Personal information
- Full name: Hamed Junior Traorè
- Date of birth: 16 February 2000 (age 26)
- Place of birth: Abidjan, Ivory Coast
- Height: 1.84 m (6 ft 0 in)
- Position: Midfielder

Team information
- Current team: Genoa (on loan from Marseille)
- Number: 25

Youth career
- 2015: Boca Barco
- 2015–2018: Empoli

Senior career*
- Years: Team / Apps / (Gls)
- 2017–2021: Empoli / 42 / (2)
- 2019–2021: → Sassuolo (loan) / 66 / (9)
- 2021–2023: Sassuolo / 42 / (7)
- 2023: → Bournemouth (loan) / 7 / (0)
- 2023–2026: Bournemouth / 4 / (0)
- 2024: → Napoli (loan) / 9 / (0)
- 2024–2025: → Auxerre (loan) / 26 / (10)
- 2025–2026: → Marseille (loan) / 13 / (2)
- 2026–: Marseille / 0 / (0)
- 2026–: → Genoa (loan) / 0 / (0)

International career^{‡}
- 2019: Ivory Coast U23 / 4 / (0)
- 2021–: Ivory Coast / 12 / (2)

= Hamed Traorè =

Ivorian footballer (born 2000)

Hamed Junior Traorè (born 16 February 2000) is an Ivorian professional footballer who plays as a midfielder for club Genoa, on loan from club Marseille, and the Ivory Coast national team.

== Early life ==
Born in Abidjan, Ivory Coast, Traorè moved to Italy at the age of 15.

==Club career==
===Empoli===
Traorè made his Serie B debut for Empoli on 8 October 2017 in a game against Foggia. On 26 August 2018, he made his debut in Serie A in the defeat against Genoa, substituting Zajc the 85th minute.

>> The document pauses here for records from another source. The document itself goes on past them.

Source: an optimization exercise on an open RTL-to-GDS flow (aim: small area, a short achievable clock period and few clock cycles per item). Production flows keep margins and buffers that such runs may drop.
The RTL was checked by simulation tests, not by an equivalence proof against the original design.

==> flow/design.v <==
package cnn_pkg;
    localparam int DATA_W    = 16;   
    localparam int FRAC_BITS = 8;
    localparam int ACC_W     = 32;   
    localparam logic signed [DATA_W-1:0] CONV_WEIGHT = 16'sd16;   
    localparam logic signed [DATA_W-1:0] FC1_WEIGHT = 16'sd8;   
    localparam logic signed [DATA_W-1:0] FC2_WEIGHT = 16'sd16;  
    localparam logic signed [DATA_W-1:0] FC1_BIAS = 16'sd0;
    localparam logic signed [DATA_W-1:0] FC2_BIAS = 16'sd0;
    localparam logic [1:0] SCAN_IDLE = 2'd0;   
    localparam logic [1:0] SCAN_RUN  = 2'd1;   
    localparam logic [1:0] SCAN_HOLD = 2'd2;   
    localparam logic [1:0] FC_IDLE   = 2'd0;
    localparam logic [1:0] FC_HIDDEN = 2'd1;   
    localparam logic [1:0] FC_OUTPUT = 2'd2;   
endpackage
module window_scanner #(
    parameter int IN_SIZE      = 4,
    parameter int KERNEL_SIZE  = 3,
    parameter int OUT_SIZE     = IN_SIZE - KERNEL_SIZE + 1,
    parameter int PATCH_LEN    = KERNEL_SIZE * KERNEL_SIZE,
    parameter int MAP_LEN      = OUT_SIZE * OUT_SIZE,
    parameter int POS_W        = (MAP_LEN > 1) ? $clog2(MAP_LEN) : 1
) (
    input  logic                         clk,
    input  logic                         rst,
    input  logic                         start,
    input  logic [IN_SIZE*IN_SIZE*16-1:0] image,   
    input  logic                         fc_ready,
    output logic                         ready,
    output logic [PATCH_LEN*16-1:0]      patch,    
    output logic                         patch_valid,
    output logic [POS_W-1:0]             patch_pos,
    output logic                         maps_valid
);
    localparam int CNT_W = (OUT_SIZE > 1) ? $clog2(OUT_SIZE) : 1;
    logic [1:0]                    state;
    logic [CNT_W-1:0]              row;   
    logic [CNT_W-1:0]              col;   
    logic [IN_SIZE*IN_SIZE*16-1:0] image_q;
    logic                          accept;
    logic                          last_col;
    logic                          last_row;
    assign ready       = (state == cnn_pkg::SCAN_IDLE);
    assign accept      = start && ready;
    assign patch_valid = (state == cnn_pkg::SCAN_RUN);
    assign maps_valid  = (state == cnn_pkg::SCAN_HOLD) && fc_ready;   
    assign last_col  = (col == CNT_W'(OUT_SIZE - 1));
    assign last_row  = (row == CNT_W'(OUT_SIZE - 1));
    assign patch_pos = POS_W'(row * OUT_SIZE + col);   
    always_ff @(posedge clk) begin
        if (accept) begin
            image_q <= image;
        end
    end
    always_ff @(posedge clk or posedge rst) begin
        if (rst) begin
            state <= cnn_pkg::SCAN_IDLE;
            row   <= '0;
            col   <= '0;
        end else begin
            case (state)
                cnn_pkg::SCAN_IDLE: begin
                    if (accept) begin
                        row   <= '0;
                        col   <= '0;
                        state <= cnn_pkg::SCAN_RUN;
                    end
                end
                cnn_pkg::SCAN_RUN: begin
                    if (last_col) begin
                        col <= '0;
                        if (last_row) begin
                            row   <= '0;
                            state <= cnn_pkg::SCAN_HOLD;   
                        end else begin
                            row <= row + 1'b1;
                        end
                    end else begin
                        col <= col + 1'b1;
                    end
                end
                cnn_pkg::SCAN_HOLD: begin
                    if (fc_ready) begin
                        state <= cnn_pkg::SCAN_IDLE;
                    end
                end
                default: state <= cnn_pkg::SCAN_IDLE;
            endcase
        end
    end
    for (genvar m = 0; m < KERNEL_SIZE; m++) begin : g_row
        for (genvar n = 0; n < KERNEL_SIZE; n++) begin : g_col
            assign patch[(m * KERNEL_SIZE + n) * 16 +: 16] =
                image_q[((int'(row) + m) * IN_SIZE + int'(col) + n) * 16 +: 16];
        end
    end
endmodule
module conv_channel #(
    parameter int KERNEL_SIZE  = 3,
    parameter int OUT_SIZE     = 2,
    parameter int PATCH_LEN    = KERNEL_SIZE * KERNEL_SIZE,
    parameter int MAP_LEN      = OUT_SIZE * OUT_SIZE,
    parameter int POS_W        = (MAP_LEN > 1) ? $clog2(MAP_LEN) : 1
) (
    input  logic                   clk,
    input  logic                   rst,
    input  logic [PATCH_LEN*16-1:0] patch,
    input  logic                   patch_valid,
    input  logic [POS_W-1:0]       patch_pos,
    output logic [MAP_LEN*16-1:0]  map         
);
    logic signed [cnn_pkg::ACC_W-1:0]  acc;
    logic signed [cnn_pkg::ACC_W-1:0]  scaled;
    logic signed [cnn_pkg::DATA_W-1:0] conv_val;
    logic signed [cnn_pkg::DATA_W-1:0] relu_val;
    always_comb begin
        acc = '0;
        for (int i = 0; i < PATCH_LEN; i++) begin
            acc = acc + $signed(patch[i * 16 +: 16]) * cnn_pkg::CONV_WEIGHT;   
        end
    end
    assign scaled   = acc >>> cnn_pkg::FRAC_BITS;
    assign conv_val = scaled[cnn_pkg::DATA_W-1:0];   
    assign relu_val = conv_val[cnn_pkg::DATA_W-1] ? '0 : conv_val;
    always_ff @(posedge clk or posedge rst) begin
        if (rst) begin
            map <= '0;
        end else if (patch_valid) begin
            map[patch_pos * 16 +: 16] <= relu_val;
        end
    end
endmodule
module fc_stage #(
    parameter int FLAT_LEN    = 16,
    parameter int FC1_NEURONS = 8
) (
    input  logic                       clk,
    input  logic                       rst,
    input  logic [FLAT_LEN*16-1:0]     flat,    
    input  logic                       maps_valid,
    output logic                       fc_ready,
    output logic signed [15:0]         result,
    output logic                       done
);
    localparam int IDX_W = (FC1_NEURONS > 1) ? $clog2(FC1_NEURONS) : 1;
    logic [1:0]       state;
    logic [IDX_W-1:0] idx;   
    logic             capture;
    logic             last_neuron;
    logic [FLAT_LEN*16-1:0]    flat_q;
    logic [FC1_NEURONS*16-1:0] hidden;
    logic signed [cnn_pkg::ACC_W-1:0]  fc1_acc;
    logic signed [cnn_pkg::ACC_W-1:0]  fc1_scaled;
    logic signed [cnn_pkg::DATA_W-1:0] hid_val;
    logic signed [cnn_pkg::ACC_W-1:0]  fc2_acc;
    logic signed [cnn_pkg::ACC_W-1:0]  fc2_scaled;
    logic signed [cnn_pkg::DATA_W-1:0] out_val;
    assign fc_ready    = (state == cnn_pkg::FC_IDLE);
    assign capture     = fc_ready && maps_valid;
    assign last_neuron = (idx == IDX_W'(FC1_NEURONS - 1));
    always_comb begin
        fc1_acc = '0;
        for (int i = 0; i < FLAT_LEN; i++) begin
            fc1_acc = fc1_acc + $signed(flat_q[i * 16 +: 16]) * cnn_pkg::FC1_WEIGHT;
        end
    end
    assign fc1_scaled = fc1_acc >>> cnn_pkg::FRAC_BITS;
    assign hid_val    = fc1_scaled[cnn_pkg::DATA_W-1:0] + cnn_pkg::FC1_BIAS;   
    always_comb begin
        fc2_acc = '0;
        for (int j = 0; j < FC1_NEURONS; j++) begin
            fc2_acc = fc2_acc + $signed(hidden[j * 16 +: 16]) * cnn_pkg::FC2_WEIGHT;
        end
    end
    assign fc2_scaled = fc2_acc >>> cnn_pkg::FRAC_BITS;
    assign out_val    = fc2_scaled[cnn_pkg::DATA_W-1:0] + cnn_pkg::FC2_BIAS;
    always_ff @(posedge clk) begin
        if (capture) begin
            flat_q <= flat;   
        end
        if (state == cnn_pkg::FC_HIDDEN) begin
            hidden[idx * 16 +: 16] <= hid_val;
        end
    end
    always_ff @(posedge clk or posedge rst) begin
        if (rst) begin
            state  <= cnn_pkg::FC_IDLE;
            idx    <= '0;
            result <= '0;
            done   <= 1'b0;
        end else begin
            done <= 1'b0;   
            case (state)
                cnn_pkg::FC_IDLE: begin
                    if (capture) begin
                        idx   <= '0;
                        state <= cnn_pkg::FC_HIDDEN;
                    end
                end
                cnn_pkg::FC_HIDDEN: begin
                    if (last_neuron) begin
                        idx   <= '0;
                        state <= cnn_pkg::FC_OUTPUT;
                    end else begin
                        idx <= idx + 1'b1;
                    end
                end
                cnn_pkg::FC_OUTPUT: begin
                    result <= out_val;
                    done   <= 1'b1;
                    state  <= cnn_pkg::FC_IDLE;
                end
                default: state <= cnn_pkg::FC_IDLE;
            endcase
        end
    end
endmodule
module cnn_infer_top #(
    parameter int IN_SIZE     = 4,
    parameter int KERNEL_SIZE = 3,
    parameter int NUM_FILTERS = 4,
    parameter int FC1_NEURONS = 8
) (
    input  logic                          clk,
    input  logic                          rst,
    input  logic                          start,
    input  logic [IN_SIZE*IN_SIZE*16-1:0] image,    
    output logic                          ready,
    output logic signed [15:0]            result,
    output logic                          done
);
    localparam int OUT_SIZE  = IN_SIZE - KERNEL_SIZE + 1;
    localparam int PATCH_LEN = KERNEL_SIZE * KERNEL_SIZE;
    localparam int MAP_LEN   = OUT_SIZE * OUT_SIZE;
    localparam int FLAT_LEN  = NUM_FILTERS * MAP_LEN;
    localparam int POS_W     = (MAP_LEN > 1) ? $clog2(MAP_LEN) : 1;
    logic [PATCH_LEN*16-1:0] patch;
    logic                    patch_valid;
    logic [POS_W-1:0]        patch_pos;
    logic                    maps_valid;
    logic                    fc_ready;
    logic [FLAT_LEN*16-1:0]  flat;
    window_scanner #(
        .IN_SIZE     (IN_SIZE),
        .KERNEL_SIZE (KERNEL_SIZE)
    ) i_scanner (
        .clk         (clk),
        .rst         (rst),
        .start       (start),
        .image       (image),
        .fc_ready    (fc_ready),
        .ready       (ready),
        .patch       (patch),
        .patch_valid (patch_valid),
        .patch_pos   (patch_pos),
        .maps_valid  (maps_valid)
    );
    for (genvar f = 0; f < NUM_FILTERS; f++) begin : g_conv
        conv_channel #(
            .KERNEL_SIZE (KERNEL_SIZE),
            .OUT_SIZE    (OUT_SIZE)
        ) i_channel (
            .clk         (clk),
            .rst         (rst),
            .patch       (patch),
            .patch_valid (patch_valid),
            .patch_pos   (patch_pos),
            .map         (flat[f * MAP_LEN * 16 +: MAP_LEN * 16])   
        );
    end
    fc_stage #(
        .FLAT_LEN    (FLAT_LEN),
        .FC1_NEURONS (FC1_NEURONS)
    ) i_fc (
        .clk         (clk),
        .rst         (rst),
        .flat        (flat),
        .maps_valid  (maps_valid),
        .fc_ready    (fc_ready),
        .result      (result),
        .done        (done)
    );
endmodule
==> flow/run.sh <==
#!/bin/bash
# synth_recipe.tcl (not shown) runs the flow's synth.tcl, then flattens the netlist and writes it again
# the make line also repeats each setting of config.mk as NAME=value (left out here)
make -C /OpenROAD-flow-scripts/flow DESIGN_CONFIG=/design/flow/config.mk WORK_HOME=/design/flow/orfs CLKGATE_MAP_FILE= SYNTH_SCRIPT=/design/flow/synth_recipe.tcl finish
==> flow/config.mk <==
export PLATFORM = sky130hd
export DESIGN_NAME = cnn_infer_top
export DESIGN_NICKNAME = cnn_infer_top
export VERILOG_FILES = /design/flow/design.v
export SDC_FILE = /design/flow/constraint.sdc
export NUM_CORES = 4
export LEC_CHECK = 0
export CAP_MARGIN = 20
export CORE_MARGIN = 2
export CORE_UTILIZATION = 40
export SLEW_MARGIN = 20
==> flow/constraint.sdc <==
create_clock -name core_clock -period 9.0 [get_ports {clk}]
set_input_delay 1.8000 -clock core_clock [delete_from_list [all_inputs] [get_ports {clk}]]
set_output_delay 1.8000 -clock core_clock [all_outputs]
set_load 0.01 [all_outputs]
==> flow_metrics.py <==
metrics = {
    "timing": {
        "rsz0062_at_grt": "false",
        "timing_hold_violations_final": 0,
        "finClkSkew_ps": 34.7,
        "setup_violations": 0,
        "slew_headroom": 0.277,
        "drv_slew": 0,
        "holdWs_ps": 441,
        "fmax_mhz": 117,
        "layout_setup_ws_ps": 474,
        "finalCritPeriodShare": 0.947,
        "final.min_clock_period_ps": 8530,
        "tightest_slew_ps": 1080,
        "fin_setup_tns_ps": 0,
    },
    "logic_synthesis": {
        "synth_compound_area_frac": 0.0947,
        "synth_mux_area_frac": 0.0502,
        "ys_seq_area_frac": 0.535,
        "synthFlopType": "edfxtp_1",
        "synth_top_area_cell": "edfxtp_1",
        "yosys.area.top_type_share": 0.392,
        "ys_top_cells_by_area": "edfxtp_1, fa_1, dfrtp_1",
        "ys_ff_latch": 922,
        "netlist_area_um2": 49100,
        "synth-edff-count": 640,
        "synth-simple-area-share": 0.0552,
        "avgSynthCellArea_um2": 14.1,
        "postSynthCellCount": 3477,
        "yosys.area_share.xor_xnor": 0.0140,
        "syn_nets": 4270,
        "synth_top_family_by_area": "adder cells",
        "yosys_warnings": 3,
        "ys_types": 78,
        "async_flop_share": 0.306,
        "synthAdderAreaFrac": 0.199,
    },
    "detailed_routing": {
        "wl_per_cell_um": 19.8,
        "drt_pass1_iterations": 7,
        "drc": 0,
        "vias": 27900,
        "finalWirelength_um": 109000,
        "ant_nets": 0,
        "first_iter_violations": 2113,
        "vias_per_cell": 5.07,
    },
    "final_layout": {
        "nNetsFinal": 4585,
        "multi_input_area_um2": 20400,
        "layout_common_cells": "edfxtp_1, inv_1, fa_1",
        "mostFrequentLayoutCell": "edfxtp_1",
        "diodes": 0,
        "drive_above_1_share": 0.109,
        "regArea_um2": 26300,
        "area_growth_pct": 17.4,
        "nFillCells": 10700,
    },
    "hold_path": {
        "hp-class": "register to register",
    },
    "clock_tree": {
        "cts_tree": "done",
        "cts_buffers": 100,
        "cts_root_buffer": "clkbuf_16",
        "clock_path_buffers": 3,
        "clk_pin_slew_ps": 60,
        "htree_levels": 3,
        "clk_latency_ps": 690,
        "cts.sinks": 922,
    },
    "global_routing": {
        "antenna_found_initial": 0,
        "grt_overflow_total": 0,
        "grt_pass1_wl_um": 173000,
        "grt_pass1_vias": 29700,
        "gr-usage-all-layers": 0.176,
        "grt_max_degree": 193,
    },
    "placed_design": {
        "io_buffers": 276,
        "place_congestion": 0.849,
        "dp_slack_ps": 121,
        "hpwl_um": 79100,
    },
    "die": {
        "die-area_um2": 126000,
        "start_util": 0.403,
        "ios": 277,
        "rows": 128,
        "dieWidth_um": 354,
        "die_h_um": 354,
        "core_um2": 122000,
    },
    "setup_path": {
        "cp.buffers_inverters": 9,
        "crit_family": "adder cells",
        "crit_path_start_kind": "register",
        "criticalPathCategory": "register to register",
        "crit_fanout": 24,
        "crit_required_ps": 9590,
        "worst_path_largest_cell_delay_ps": 600,
        "arrival_ps": 9120,
        "slowest_stage": "dfrtp_4",
        "cp-end-kind": "register",
    },
    "status": {
        "status": "timing/DRC/antenna clean",
    },
    "run": {
        "cap_violations": 0,
    },
}
## sequential cells by signal, indices dropped and copies added (netlist names)
| name | flops |
|---|---|
| g_conv.i_channel.map | 256 |
| i_fc.flat_q | 256 |
| i_scanner.image_q | 256 |
| i_fc.hidden | 128 |
| i_fc.result | 16 |
| i_fc.idx | 3 |
| i_fc.state | 2 |
| i_scanner.state | 2 |
| i_fc.done | 1 |
| i_scanner.col | 1 |
| i_scanner.row | 1 |
## final timing paths
path	from	endpoint	slack, ps	depth (start not counted)
worst max-delay path	i_scanner.row	g_conv[3].i_channel.map[36]	470	34
worst min-delay path	g_conv[3].i_channel.map[15]	i_fc.flat_q[207]	440	0
worst max register to register	i_scanner.row	g_conv[3].i_channel.map[36]	470	34
worst min register to register	g_conv[3].i_channel.map[15]	i_fc.flat_q[207]	440	0
max in group asynchronous	rst	g_conv[3].i_channel.map[63]	5400	4
min in group asynchronous	rst	i_fc.result[4]	1560	2
## layout make-up
cell class | instances | share of cell area
flip-flops and latches | 922 | 0.456
multi-input cells | 1910 | 0.354
repair buffers | 340 | 0.0590
well taps | 1625 | 0.0353
inverters | 518 | 0.0339
clock inverters | 60 | 0.0134
clock buffers | 129 | 0.0479
## stage by stage
stage          instances   util  area, um^2
6_report            5504  0.473       57600
5_1_grt             5504  0.473       57600
4_1_cts             5498  0.472       57500
3_5_place_dp        5309  0.443       53900
3_3_place_gp        5307  0.443       53900
2_1_floorplan       3477      -       49100
## cells in the mapped netlist, types with 9 or more instances
cell and count:
o21ai_1 25, mux2_2 22, a21o_1 63, nand2_1 211, o21ai_2 37, xnor2_1 52
nor2b_1 16, a31oi_1 11, o21a_1 14, xor2_1 23, mux2i_1 46, nor2_1 88
o21ai_0 86, o31ai_1 9, edfxtp_1 640, a21oi_1 84, a211oi_1 30, ha_1 122
a22o_1 218, clkbuf_1 88, fa_1 412, mux4_2 78, or3_1 15, nor3_1 34
buf_6 9, and2_1 47, nor4_4 10, dfrtp_1 282, nand2b_1 19, inv_1 518
buf_1 16, nand3_1 23
## kinds of logic after synthesis
kind of cell,after synthesis
compound gates,633
buf+inv,645
flops,922
xor+xnor,77
mux,146
fa+ha+maj,534
simple gates,520
## layer usage
layer  track usage  vias up  share of wire
li1              -    12800              -
met1         0.239    14300           0.43
met2         0.301      675           0.50
met3        0.0267      118          0.045
met4        0.0373        0          0.018
met5             0        -              0
## repair_timing
| item | 4_1_cts | 5_1_grt |
|---|---|---|
| buffers inserted | 0 | 4 |
| setup endpoints to repair | 0 | 176 |
| resized for setup | 0 | 7 |
| hold buffers | 0 | 0 |
| endpoints found under the hold margin | 0 | 0 |
Testbench counts, summed over its fixed seeds: cycles 32,048, items 3,200.

==> what the ideal ports hide <==
How much do the figures lean on ideal ports? The routed layout below was timed once more, with nothing changed but the port constraints.
Step 1 sets driving cells, clkbuf_16 on the clock port and buf_2 on the other inputs (assumed; they add their load-dependent delay and slew).
Step 2, shift: input delay + t, output delay - t, t = (earliest + latest rising clock arrival at the registers) / 2. This alone moves slack from input paths to output paths.
Three values: no drivers, after step 1, after step 2; two values: the first two.
shift t [ns]: 0.737
setup slack, ns: 0.474 / 0.474 / 0.474
worst data-port slew with drivers (ns): 0.12
After both steps this run still meets setup and hold. The setup slack of this run moves by 0.000 ns with the drivers and by 0.000 ns with both steps.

On 15 January 2019, Fiorentina agreed a deal to sign Traorè with him remaining on loan at Empoli for the remainder of the season. However, at the end of the season, Empoli chairman Fabrizio Corsi announced the deal had fallen through.

===Sassuolo===
On 12 July 2019, Traorè joined Sassuolo on a two-year loan with an option to buy.

=== Bournemouth ===
On 31 January 2023, Traorè joined Premier League side Bournemouth on an initial loan until the end of the season, with the deal being set to turn into a permanent transfer and including a five-year contract. On 16 May, Bournemouth announced that the mandatory obligation to buy for the player had officially been activated.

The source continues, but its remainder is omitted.